В большинстве уральских городов и заводских поселков не было благоустроенного жилья, больниц, школ. Трудные условия жизни являлись причиной роста самоубийств среди молодежи: в 1926 г. было зафиксировано 26 таких случаев, в 1927 г. — 109, в 1928 г. — уже 126. Политическое руководство использовало для объяснения этих случаев стремление молодых повторить пример С. Есенина — появился новый идеологический штамп — «есенинщина».
Социально-политическую ситуацию в крае обостряла безработица. В 1920 г. безработных было 20 тыс. человек, а в 1927 г. — уже больше 77 тыс. По социальному составу это были чернорабочие и бывшие советские служащие, работавшие в многочисленных конторах периода «военного коммунизма». Именно эта категория в 1920-е гг. оставалась недовольной НЭПом и желала возвращения к распределительной системе, без рынка и хозяйственной свободы.
В годы НЭПа в обыденной жизни уральцев удивительно сочеталось старое и новое.
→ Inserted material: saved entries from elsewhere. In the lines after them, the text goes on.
**config.mk**
```make
export PLATFORM = sky130hd
export DESIGN_NAME = swl_dev_flat
export DESIGN_NICKNAME = d
export VERILOG_FILES = /design/src/rtl/swl_pkg.sv /design/src/rtl/swl_if.sv /design/src/rtl/swl_dev.sv /design/src/rtl/swl_slot_tx.sv /design/src/flat_wrapper.sv
export SDC_FILE = /design/constraint.sdc
export NUM_CORES = 1
export LEC_CHECK = 0
export BUFFER_PORTS_ARGS = -buffer_cell sky130_fd_sc_hd__buf_2
export CAP_MARGIN = 20
export CORE_MARGIN = 1.5
export CORE_UTILIZATION = 30
export DETAILED_ROUTE_END_ITERATION = 12
export GPL_ROUTABILITY_DRIVEN = 0
export SETUP_SLACK_MARGIN = 0.5
export SYNTH_ARGS = -nofsm -noshare
export SYNTH_HDL_FRONTEND = slang
export SYNTH_SLANG_ARGS = --single-unit
```
**constraint.sdc**
```tcl
create_clock -name core_clk_i -period 2.5 [get_ports core_clk_i]
set_input_delay 0.375 -clock core_clk_i [delete_from_list [all_inputs] [get_ports core_clk_i]]
set_output_delay 0.375 -clock core_clk_i [all_outputs]
set_load 0.01 [all_outputs]
```
**src/rtl/swl_pkg.sv**
```systemverilog
package swl_pkg;
  // Slot timing in nanoseconds; plain defaults, kept short so that a run stays brief.
  localparam int CLK_PERIOD_NS = 10;
  localparam int BREAK_NS = 9500;
  localparam int BREAK_RECOVERY_NS = 2000;
  localparam int HOST_SLOT_NS = 9500;
  localparam int HOST_ZERO_NS = 5000;
  localparam int HOST_ONE_NS = 1500;
  localparam int DEV_SLOT_NS = 9500;
  localparam int DEV_ZERO_NS = 5000;
  localparam int DEV_ONE_NS = 1500;
  localparam int SAMPLE_THRESH_NS = 3250;
  localparam int BREAK_DETECT_NS = 7500;
  localparam int TURNAROUND_NS = 2500;

  // Cycle counts: least times round up, longest times round down.
  localparam int BREAK_CYC = (BREAK_NS + CLK_PERIOD_NS - 1) / CLK_PERIOD_NS;
  localparam int BREAK_RECOVERY_CYC = (BREAK_RECOVERY_NS + CLK_PERIOD_NS - 1) / CLK_PERIOD_NS;
  localparam int HOST_SLOT_CYC = (HOST_SLOT_NS + CLK_PERIOD_NS - 1) / CLK_PERIOD_NS;
  localparam int HOST_ZERO_CYC = HOST_ZERO_NS / CLK_PERIOD_NS;
  localparam int HOST_ONE_CYC = HOST_ONE_NS / CLK_PERIOD_NS;
  localparam int DEV_SLOT_CYC = (DEV_SLOT_NS + CLK_PERIOD_NS - 1) / CLK_PERIOD_NS;
  localparam int DEV_ZERO_CYC = DEV_ZERO_NS / CLK_PERIOD_NS;
  localparam int DEV_ONE_CYC = DEV_ONE_NS / CLK_PERIOD_NS;
  localparam int SAMPLE_THRESH_CYC = SAMPLE_THRESH_NS / CLK_PERIOD_NS;
  localparam int BREAK_DETECT_CYC = BREAK_DETECT_NS / CLK_PERIOD_NS;
  localparam int TURNAROUND_CYC = (TURNAROUND_NS + CLK_PERIOD_NS - 1) / CLK_PERIOD_NS;

  // Command byte layout.
  localparam int CODE_W = 7;
  localparam int BYTE_W = 8;
  localparam int DIR_BIT = 7;
  localparam int BIT_CNT_W = 4;
  localparam logic [3:0] BITS_PER_BYTE = 4'h8;

  // Interface type and pin selection.
  localparam logic IF_OTHER = 1'h0;
  localparam logic IF_SINGLE_WIRE = 1'h1;
  localparam logic PIN_EVENT = 1'h0;
  localparam logic PIN_DEDICATED = 1'h1;
endpackage

```
**src/rtl/swl_if.sv**
```systemverilog
`timescale 1ns/100ps
`default_nettype none
interface swl_if;
  // Open-drain line: whoever enables pulls it low, otherwise the pull-up wins.
  logic host_oe;
  logic dev_evt_oe;
  logic dev_ded_oe;
  logic evt_line;
  logic ded_line;

  modport host (output host_oe, input evt_line, input ded_line);
  modport dev (output dev_evt_oe, output dev_ded_oe, input evt_line, input ded_line);
endinterface
`default_nettype wire

```
**src/rtl/swl_dev.sv**
```systemverilog
`timescale 1ns/100ps
`default_nettype none
// Overview of operation
// - Only pull the line low or release.
// - Device answers only host-started transactions.
// - Bytes travel least significant bit first.
// - Command: code bits 0-6, direction bit 7.
// - Direction picks receive or send data byte.
// - Host opens with break then recovery.
// - Host sends command as eight host slots.
// - Line returns high for rest of slot.
// - Host write data uses eight host slots.
// - Device read data uses eight device slots.
// - No auto-increment; one byte per transaction.
// - Mode entry by configuration or immediate subcommand.
// - Direct switch picks event pin; swap follows configuration.
// - Link runs on event or dedicated pin.
module swl_dev (
  // Clock and reset
  input wire logic core_clk_i,
  input wire logic nrst_i,
  // Configuration and subcommands
  input wire logic cfg_type_i,
  input wire logic cfg_pin_i,
  input wire logic switch_cmd_i,
  input wire logic swap_cmd_i,
  // Register side
  input wire logic [7:0] rd_data_i,
  output logic wr_o,
  output logic rd_o,
  output logic [6:0] code_o,
  output logic [7:0] wdata_o,
  output logic active_o,
  output logic pin_sel_o,
  // Link
  swl_if.dev link
);
  typedef enum logic [4:0] {
    D_IDLE = 5'h01,
    D_CMD = 5'h02,
    D_WR = 5'h04,
    D_TURN = 5'h08,
    D_RD = 5'h10
  } swl_dst_t;

  swl_dst_t st_q;
  logic act_q, psel_q;
  logic s1_q, s2_q, prev_q;
  logic [31:0] lowc_q, cnt_q;
  logic [7:0] sh_q;
  logic [3:0] bits_q;
  logic [6:0] code_q;
  logic [7:0] wdata_q, rdat_q;
  logic wr_q, rd_q, tx_start_q;
  logic tx_busy, tx_done, tx_pull;
  logic evt_oe_q, ded_oe_q;

  swl_slot_tx #(
    .SLOT_CYC(swl_pkg::DEV_SLOT_CYC),
    .ZERO_CYC(swl_pkg::DEV_ZERO_CYC),
    .ONE_CYC(swl_pkg::DEV_ONE_CYC)
  ) u_tx (
    .core_clk_i(core_clk_i),
    .nrst_i(nrst_i),
    .start_i(tx_start_q),
    .byte_i(rdat_q),
    .busy_o(tx_busy),
    .done_o(tx_done),
    .pull_o(tx_pull)
  );

  wire line_raw = psel_q ? link.ded_line : link.evt_line;
  wire rise = s2_q && !prev_q;
  wire is_break = rise && (lowc_q >= 32'(swl_pkg::BREAK_DETECT_CYC));
  wire rbit = (lowc_q < 32'(swl_pkg::SAMPLE_THRESH_CYC));
  wire byte_last = (bits_q == swl_pkg::BITS_PER_BYTE - 4'h1);
  wire [7:0] sh_next = {rbit, sh_q[7:1]};
  wire dir_write = sh_next[swl_pkg::DIR_BIT];
  // The reply waits out the rest of the host slot, then the turnaround gap.
  wire turn_end = (cnt_q == 32'(swl_pkg::HOST_SLOT_CYC + swl_pkg::TURNAROUND_CYC));
  wire cfg_single = (cfg_type_i == swl_pkg::IF_SINGLE_WIRE);
  wire pull_now = tx_busy && tx_pull;

  // Only the selected pin is ever pulled, so the other pin stays released.
  function automatic logic pulls_pin(input logic pull, input logic sel, input logic pin);
    return pull && (sel == pin);
  endfunction

  // Mode and pin follow configuration while inactive; subcommands act on the next edge.
  // While active, only a swap or switch subcommand changes mode or pin, and it acts even mid-frame.
  always_ff @(posedge core_clk_i or negedge nrst_i) begin
    if (!nrst_i) begin
      act_q <= 1'b0;
      psel_q <= swl_pkg::PIN_EVENT;
    end else if (switch_cmd_i) begin
      act_q <= 1'b1;
      psel_q <= swl_pkg::PIN_EVENT;
    end else if (swap_cmd_i) begin
      act_q <= cfg_single;
      psel_q <= cfg_pin_i;
    end else if (!act_q && cfg_single) begin
      act_q <= 1'b1;
      psel_q <= cfg_pin_i;
    end
  end

  // The low counter holds the width of each pulse when the line rises again.
  always_ff @(posedge core_clk_i or negedge nrst_i) begin
    if (!nrst_i) begin
      s1_q <= 1'b1;
      s2_q <= 1'b1;
      prev_q <= 1'b1;
      lowc_q <= '0;
    end else begin
      s1_q <= line_raw;
      s2_q <= s1_q;
      prev_q <= s2_q;
      lowc_q <= s2_q ? 32'h0 : lowc_q + 32'h1;
    end
  end

  // A break restarts reception unless the device is sending, so a lost bit never wedges the link.
  always_ff @(posedge core_clk_i or negedge nrst_i) begin
    if (!nrst_i) begin
      st_q <= D_IDLE;
      sh_q <= 8'h00;
      bits_q <= 4'h0;
      code_q <= 7'h00;
      wdata_q <= 8'h00;
      rdat_q <= 8'h00;
      cnt_q <= '0;
      wr_q <= 1'b0;
      rd_q <= 1'b0;
      tx_start_q <= 1'b0;
    end else begin
      wr_q <= 1'b0;
      rd_q <= 1'b0;
      tx_start_q <= 1'b0;
      cnt_q <= cnt_q + 32'h1;
      if (!act_q) begin
        st_q <= D_IDLE;
      end else if (is_break && !tx_busy) begin
        st_q <= D_CMD;
        bits_q <= 4'h0;
      end else begin
        unique case (st_q)
          D_IDLE: ;
          D_CMD: if (rise) begin
            sh_q <= sh_next;
            bits_q <= bits_q + 4'h1;
            if (byte_last) begin
              bits_q <= 4'h0;
              code_q <= sh_next[swl_pkg::CODE_W-1:0];
              // Count from the fall of the last command bit so the host slot ends first.
              cnt_q <= lowc_q;
              if (dir_write) begin
                st_q <= D_WR;
              end else begin
                st_q <= D_TURN;
                rd_q <= 1'b1;
              end
            end
          end
          D_WR: if (rise) begin
            sh_q <= sh_next;
            bits_q <= bits_q + 4'h1;
            if (byte_last) begin
              wdata_q <= sh_next;
              wr_q <= 1'b1;
              st_q <= D_IDLE;
            end
          end
          D_TURN: if (turn_end) begin
            // Read data is taken once, as late as possible, to give the source time.
            rdat_q <= rd_data_i;
            tx_start_q <= 1'b1;
            st_q <= D_RD;
          end
          D_RD: if (tx_done) begin
            st_q <= D_IDLE;
          end
        endcase
      end
    end
  end

  always_ff @(posedge core_clk_i or negedge nrst_i) begin
    if (!nrst_i) begin
      evt_oe_q <= 1'b0;
      ded_oe_q <= 1'b0;
    end else begin
      evt_oe_q <= pulls_pin(pull_now, psel_q, swl_pkg::PIN_EVENT);
      ded_oe_q <= pulls_pin(pull_now, psel_q, swl_pkg::PIN_DEDICATED);
    end
  end

  assign link.dev_evt_oe = evt_oe_q;
  assign link.dev_ded_oe = ded_oe_q;
  assign wr_o = wr_q;
  assign rd_o = rd_q;
  assign code_o = code_q;
  assign wdata_o = wdata_q;
  assign active_o = act_q;
  assign pin_sel_o = psel_q;
endmodule
`default_nettype wire

```
**src/rtl/swl_slot_tx.sv**
```systemverilog
`timescale 1ns/100ps
`default_nettype none
module swl_slot_tx #(
  parameter int SLOT_CYC = 19000,
  parameter int ZERO_CYC = 10000,
  parameter int ONE_CYC = 3000
) (
  // Clock and reset
  input wire logic core_clk_i,
  input wire logic nrst_i,
  // Byte to send
  input wire logic start_i,
  input wire logic [7:0] byte_i,
  // Status and line
  output logic busy_o,
  output logic done_o,
  output logic pull_o
);
  localparam int CW = $clog2(SLOT_CYC + 1);
  localparam logic [CW-1:0] SLOT_LAST = CW'(SLOT_CYC - 1);
  localparam logic [CW-1:0] ZERO_W = CW'(ZERO_CYC);
  localparam logic [CW-1:0] ONE_W = CW'(ONE_CYC);

  logic [CW-1:0] cnt_q;
  logic [7:0] sh_q;
  logic [3:0] bits_q;
  logic busy_q;
  logic done_q;
  logic pull_q;

  wire slot_end = (cnt_q == SLOT_LAST);
  wire [CW-1:0] width = sh_q[0] ? ONE_W : ZERO_W;
  wire last_bit = (bits_q == swl_pkg::BITS_PER_BYTE - 4'h1);

  // Each slot pulls low for the bit width, then releases to the end of the slot.
  always_ff @(posedge core_clk_i or negedge nrst_i) begin
    if (!nrst_i) begin
      cnt_q <= '0;
      sh_q <= 8'h00;
      bits_q <= 4'h0;
      busy_q <= 1'b0;
      done_q <= 1'b0;
      pull_q <= 1'b0;
    end else begin
      done_q <= 1'b0;
      if (!busy_q) begin
        if (start_i) begin
          busy_q <= 1'b1;
          sh_q <= byte_i;
          cnt_q <= '0;
          bits_q <= 4'h0;
          pull_q <= 1'b1;
        end
      end else if (slot_end) begin
        cnt_q <= '0;
        sh_q <= sh_q >> 1;
        bits_q <= bits_q + 4'h1;
        pull_q <= !last_bit;
        busy_q <= !last_bit;
        done_q <= last_bit;
      end else begin
        cnt_q <= cnt_q + 1'b1;
        pull_q <= (cnt_q + 1'b1) < width;
      end
    end
  end

  assign busy_o = busy_q;
  assign done_o = done_q;
  assign pull_o = pull_q;
endmodule
`default_nettype wire

```
**src/flat_wrapper.sv**
```systemverilog
// flat-port wrapper written by rule: the top's interface ports become plain ports
module swl_dev_flat 
  (core_clk_i, nrst_i, cfg_type_i, cfg_pin_i, switch_cmd_i, swap_cmd_i, rd_data_i, wr_o, rd_o, code_o, wdata_o, active_o, pin_sel_o, link_dev_evt_oe, link_dev_ded_oe, link_evt_line, link_ded_line);
  swl_if link_i ();
  input wire logic core_clk_i;
  input wire logic nrst_i;
  input wire logic cfg_type_i;
  input wire logic cfg_pin_i;
  input wire logic switch_cmd_i;
  input wire logic swap_cmd_i;
  input wire logic [7:0] rd_data_i;
  output logic wr_o;
  output logic rd_o;
  output logic [6:0] code_o;
  output logic [7:0] wdata_o;
  output logic active_o;
  output logic pin_sel_o;
  output wire logic [$bits(link_i.dev_evt_oe)-1:0] link_dev_evt_oe;
  output wire logic [$bits(link_i.dev_ded_oe)-1:0] link_dev_ded_oe;
  input wire logic [$bits(link_i.evt_line)-1:0] link_evt_line;
  input wire logic [$bits(link_i.ded_line)-1:0] link_ded_line;
  assign link_dev_evt_oe = link_i.dev_evt_oe;
  assign link_dev_ded_oe = link_i.dev_ded_oe;
  assign link_i.evt_line = link_evt_line;
  assign link_i.ded_line = link_ded_line;
  swl_dev u_core (.core_clk_i(core_clk_i), .nrst_i(nrst_i), .cfg_type_i(cfg_type_i), .cfg_pin_i(cfg_pin_i), .switch_cmd_i(switch_cmd_i), .swap_cmd_i(swap_cmd_i), .rd_data_i(rd_data_i), .wr_o(wr_o), .rd_o(rd_o), .code_o(code_o), .wdata_o(wdata_o), .active_o(active_o), .pin_sel_o(pin_sel_o), .link(link_i));
endmodule
```
==> metrics.md <==
| Metric | Value |
|---|---|
| Max IR drop VDD | `0.464 mV` |
| Fin crit period | `2.24 ns` |
| Area growth from synthesis to layout | `28.2%` |
| Core area | `23400 um^2` |
| Cell variety after synth | `59` |
| Startpoint types | `register` |
| HP Class | `input port to register` |
| Post-route ant nets | `0` |
| Non-filler instance count after layout | `1103` |
| Power per Cell Area | `538 nW/um^2` |
| Commonest non-fill, non-tap cell in the layout | `dfrtp_1` |
| Post-synth top flop | `dfrtp_1` |
| WP data arrival | `2.54 ns` |
| Fmax | `446 MHz` |
| Yosys top cell by area | `dfrtp_1` |
| Setup TNS | `0 ns` |
| Width of the die | `157 um` |
| H-tree lvl count | `4` |
| P_leak | `4.15 nW` |
| Max-Cap Viols | `0` |
| EDFF count, synth | `0` |
| Mapped Nets | `701` |
| Root Buffer | `clkbuf_16` |
| Synth top area share | `47.1%` |
| RSZ-0062 raised after global routing | `true` |
| Clock slew at reported path FFs | `0.06 ns` |
| Die span in y | `157 um` |
| Clock latency at the later pin of the worst-skew pair | `0.42 ns` |
| Kind of end point of the critical path | `register` |
| Clk sink count | `138` |
| DR vias | `5396` |
| Async set-or-reset flop fraction in the synthesized netlist | `100%` |
| Worst Tran Pin Value | `0.534 ns` |
| # IOs | `37` |
| Routed WL per cell | `15.0 um` |
| 1st-iter DRT viols | `262` |
| YS warnings | `0` |
| Number of global-route vias before repair | `5252` |
| First-pass GRT wire length | `26.6 mm` |
| Combinational Power Share | `2.7%` |
| Clock power share | `50.9%` |
| Endpoints failing setup | `0` |
| Via-to-Cell Ratio | `4.89` |
| Num CTS Buffers | `17` |
| Post-Syn Area | `7120 um^2` |
| Number of max-slew violations in the final report | `0` |
| Grt ovf | `0` |
| #FFs+latches synth | `138` |
| TritonCTS clock tree | `built` |
| Sw frac | `21.1%` |
| First drt pass iteration count | `5` |
| Rows | `56` |
| Slew margin rel. | `63.9%` |
| Worst Setup Path Type | `register to register` |
| Final net count | `799` |
| N_diodes | `0` |
| Post-Syn Instances | `673` |
| CTS Buffer Depth | `2` |
| Tcrit/Tclk final | `89.6%` |
| Syn_area_per_cell | `10.6 um^2` |
| Most frequent cells in the layout | `127 x dfrtp_1, 61 x buf_4, 53 x nor2_1` |
| DRC | `0` |
| Final hold vios | `0` |
| Die area | `24700 um^2` |
| # port buffers | `36` |
| P_sw | `0.00104 W` |
| Starting Density | `30.4%` |
| Gr usage total | `13.6%` |
| Placed instance count | `1031` |
| Ranking of synthesized cells by area | `dfrtp_1 47%, mux2_2 8.1%, xnor2_1 5.3%` |
| Internal | `0.00387 W` |
| Sequential area share after synthesis | `48.6%` |
| Sequential Power Share | `46.3%` |
| DP Wirelength | `10.7 mm` |
| Final Skew | `0.00699 ns` |
| Worst Path Max Fanout | `20` |
| Critical Path RT | `2.80 ns` |
| Initial antenna violation count | `0` |
| Status | `complete, no violations` |
| Largest net degree at the start of global routing | `53` |
| Share of cells above drive strength 1 | `32.9%` |
| Total Wirelength | `16.5 mm` |
-- power by group through the flow --
stage / clock (W) / combinational [W] / sequential (W)
2_1_floorplan: 0 / 0.0000478 / 0.00231
3_3_place_gp: 0 / 0.000127 / 0.00231
3_5_place_dp: 0 / 0.000129 / 0.00231
4_1_cts: 0.00255 / 0.000132 / 0.00227
5_1_grt: 0.00265 / 0.000156 / 0.00228
6_report: 0.00250 / 0.000135 / 0.00228
-- state kept, by name, indices dropped and copies added (netlist names), 4 cells and up --
name,count
u_core.cnt_q,32
u_core.lowc_q,32
u_core.u_tx.cnt_q,10
u_core.rdat_q,8
u_core.u_tx.sh_q,8
u_core.wdata_o,8
u_core.code_o,7
u_core.sh_q,7
u_core.st_q,5
u_core.bits_q,4
u_core.u_tx.bits_q,4
-- metrics by stage --
step | utilization [%] | cell area (um^2) | hold slack [ns] | worst slack (ns) | power [W]
global placement | 33.5 | 7850 | 0.347 | 0.148 | 0.00244
detailed placement | 33.5 | 7850 | 0.348 | 0.0982 | 0.00244
CTS | 37.2 | 8700 | 0.101 | 0.281 | 0.00496
finish | 39.0 | 9120 | 0.118 | 0.259 | 0.00491
floorplan | - | 7130 | 0.0794 | 0.408 | 0.00236
global route | 39.0 | 9120 | 0.123 | 0.141 | 0.00509
-- worst max-delay path, stage by stage (launching register included) --
cell and delay [ns]:
dfrtp_1 0.41, nor4_4 0.31, nand4_1 0.13, buf_4 0.18, o31ai_4 0.29, buf_6 0.15, nand3_4 0.12, buf_16 0.22
mux2_4 0.30
-- metal layers --
metal	share of wire (%)	vias up	GRT usage, %
met2	48	85	21.6
li1	-	2599	-
met3	3.3	20	2.34
met5	0	-	0
met1	47	2692	18.4
met4	1.6	0	5.48
-- cell type report --
cell class              count  area (um^2)
clock buffers              25          495
fillers                  2284        14300
well taps                 319          399
clock inverters             7         92.6
inverters                  23         86.3
multi-input cells         483         3780
flip-flops and latches    138         3470
repair buffers            108          800
-- cells by family (layout without fill, tap and decap cells) --
logic type               Yosys count  in the layout  synth area share, %
AND/OR/NAND/NOR                  248            248                 18.7
multiplexers                      75             75                 11.5
AO/OA/AOI/OAI                     78             78                 7.35
adder cells (fa/ha/maj)           12             12                 2.11
XOR/XNOR                          70             70                 8.61
buffers and inverters             52            163                 3.15
flip-flops                       138            138                 48.6
-- worst paths after layout --
| kind | start | slack, ns | to | cells after the start |
|---|---|---|---|---|
| setup / recovery | u_core.lowc_q[27]$_DFF_PN0_ | 0.26 | u_core.cnt_q[8]$_DFF_PN0_ | 8 |
| hold / removal | switch_cmd_i | 0.12 | u_core.pin_sel_o$_DFFE_PN0P_ | 2 |
| setup reg to reg | u_core.lowc_q[27]$_DFF_PN0_ | 0.26 | u_core.cnt_q[8]$_DFF_PN0_ | 8 |
| hold reg to reg | u_core.s1_q$_DFF_PN1_ | 0.36 | u_core.s2_q$_DFF_PN1_ | 0 |
| max in group asynchronous | nrst_i | 1.31 | u_core.st_q[0]$_DFFE_PN1P_ | 3 |
| min in group asynchronous | nrst_i | 0.49 | u_core.cnt_q[27]$_DFF_PN0_ | 2 |
-- cells in the mapped netlist (all sizes together), types with 2 or more instances --
| cell type | count |
|---|---|
| mux2i | 21 |
| dfrtp | 134 |
| or3 | 8 |
| and3 | 8 |
| nor3 | 21 |
| nor4bb | 2 |
| dfstp | 4 |
| clkbuf | 21 |
| nand3 | 25 |
| buf | 8 |
| a22o | 9 |
| a21oi | 22 |
| or4 | 2 |
| and4 | 4 |
| nor2b | 10 |
| nand3b | 4 |
| xor2 | 27 |
| nor4b | 3 |
| o21ai | 20 |
| a31oi | 2 |
| inv | 23 |
| nor4 | 30 |
| a211oi | 8 |
| nand2 | 41 |
| or2 | 4 |
| and2 | 3 |
| ha | 12 |
| nand2b | 6 |
| nand4 | 19 |
| xnor2 | 43 |
| nor2 | 55 |
| mux2 | 54 |
-- timing repair --
item | in CTS | in global routing
buffers inserted | 15 | 19
setup endpoints to repair | 78 | 93
cloned | 0 | 4
pin swaps | 10 | 25
hold buffers | 1 | 0
gates resized for setup | 31 | 44
hold endpoints to repair | 48 | 0
No activity file was read; power rests on OpenSTA's default activity.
Хотя многие горожане и сельские жители сохраняли патриархальный образ жизни, заметным стало влияние советских традиций. Инициатором обновления быта выступала молодежь — комсомольцы и коммунисты. Повсеместно устраивались массовые праздники-инсценировки: политические карнавалы, суды над бракоделами, бесхозяйственностью и над врагами советской власти (поначалу — зарубежными милитаристами) и др. Действуя в противовес церкви, комсомольцы придумали «комсомольские пасхи», «комсомольское рождество», «комсомольские свадьбы». Иногда прямо у входа в церкви в престольные праздники юноши и девушки затевали пляски, пели оскорбительные для верующих частушки.
В сельских районах Урала появились избы-читальни и библиотеки. В городах центрами культурной жизни стали клубы и Дворцы культуры. Многие тысячи уральцев в 1920-е гг. были активными участниками разных творческих кружков и объединений. Руководители драматических кружков и рабочих театров —самоучки, увлеченные, влюбленные в свое дело люди, помогали самодеятельным артистам создавать интересные спектакли. Репертуар этих коллективов составляла не только классика (например, «Без вины виноватые» А.Н. Островского), но и новейшие пьесы, в частности, пьеса «Враги» рабочего писателя А. Бондина. Она шла на сценах театров Алапаевска, Нижней Салды, Кушвы и других городов. В течение всех 1920-х гг. огромной популярностью пользовались самодеятельные эстрадноагитационные театры «Синяя блуза», сочетавшие в своих представлениях оратории, танцы, интермедии, акробатику, марши, песни, частушки на самые разные темы.
Широко были распространены литературные кружки, участники которых, студенты и рабочие, представляли свое творчество, дискутировали. Однако характерными чертами жизни уральских городов оставались низкий уровень культуры, пьянство, драки среди молодых рабочих.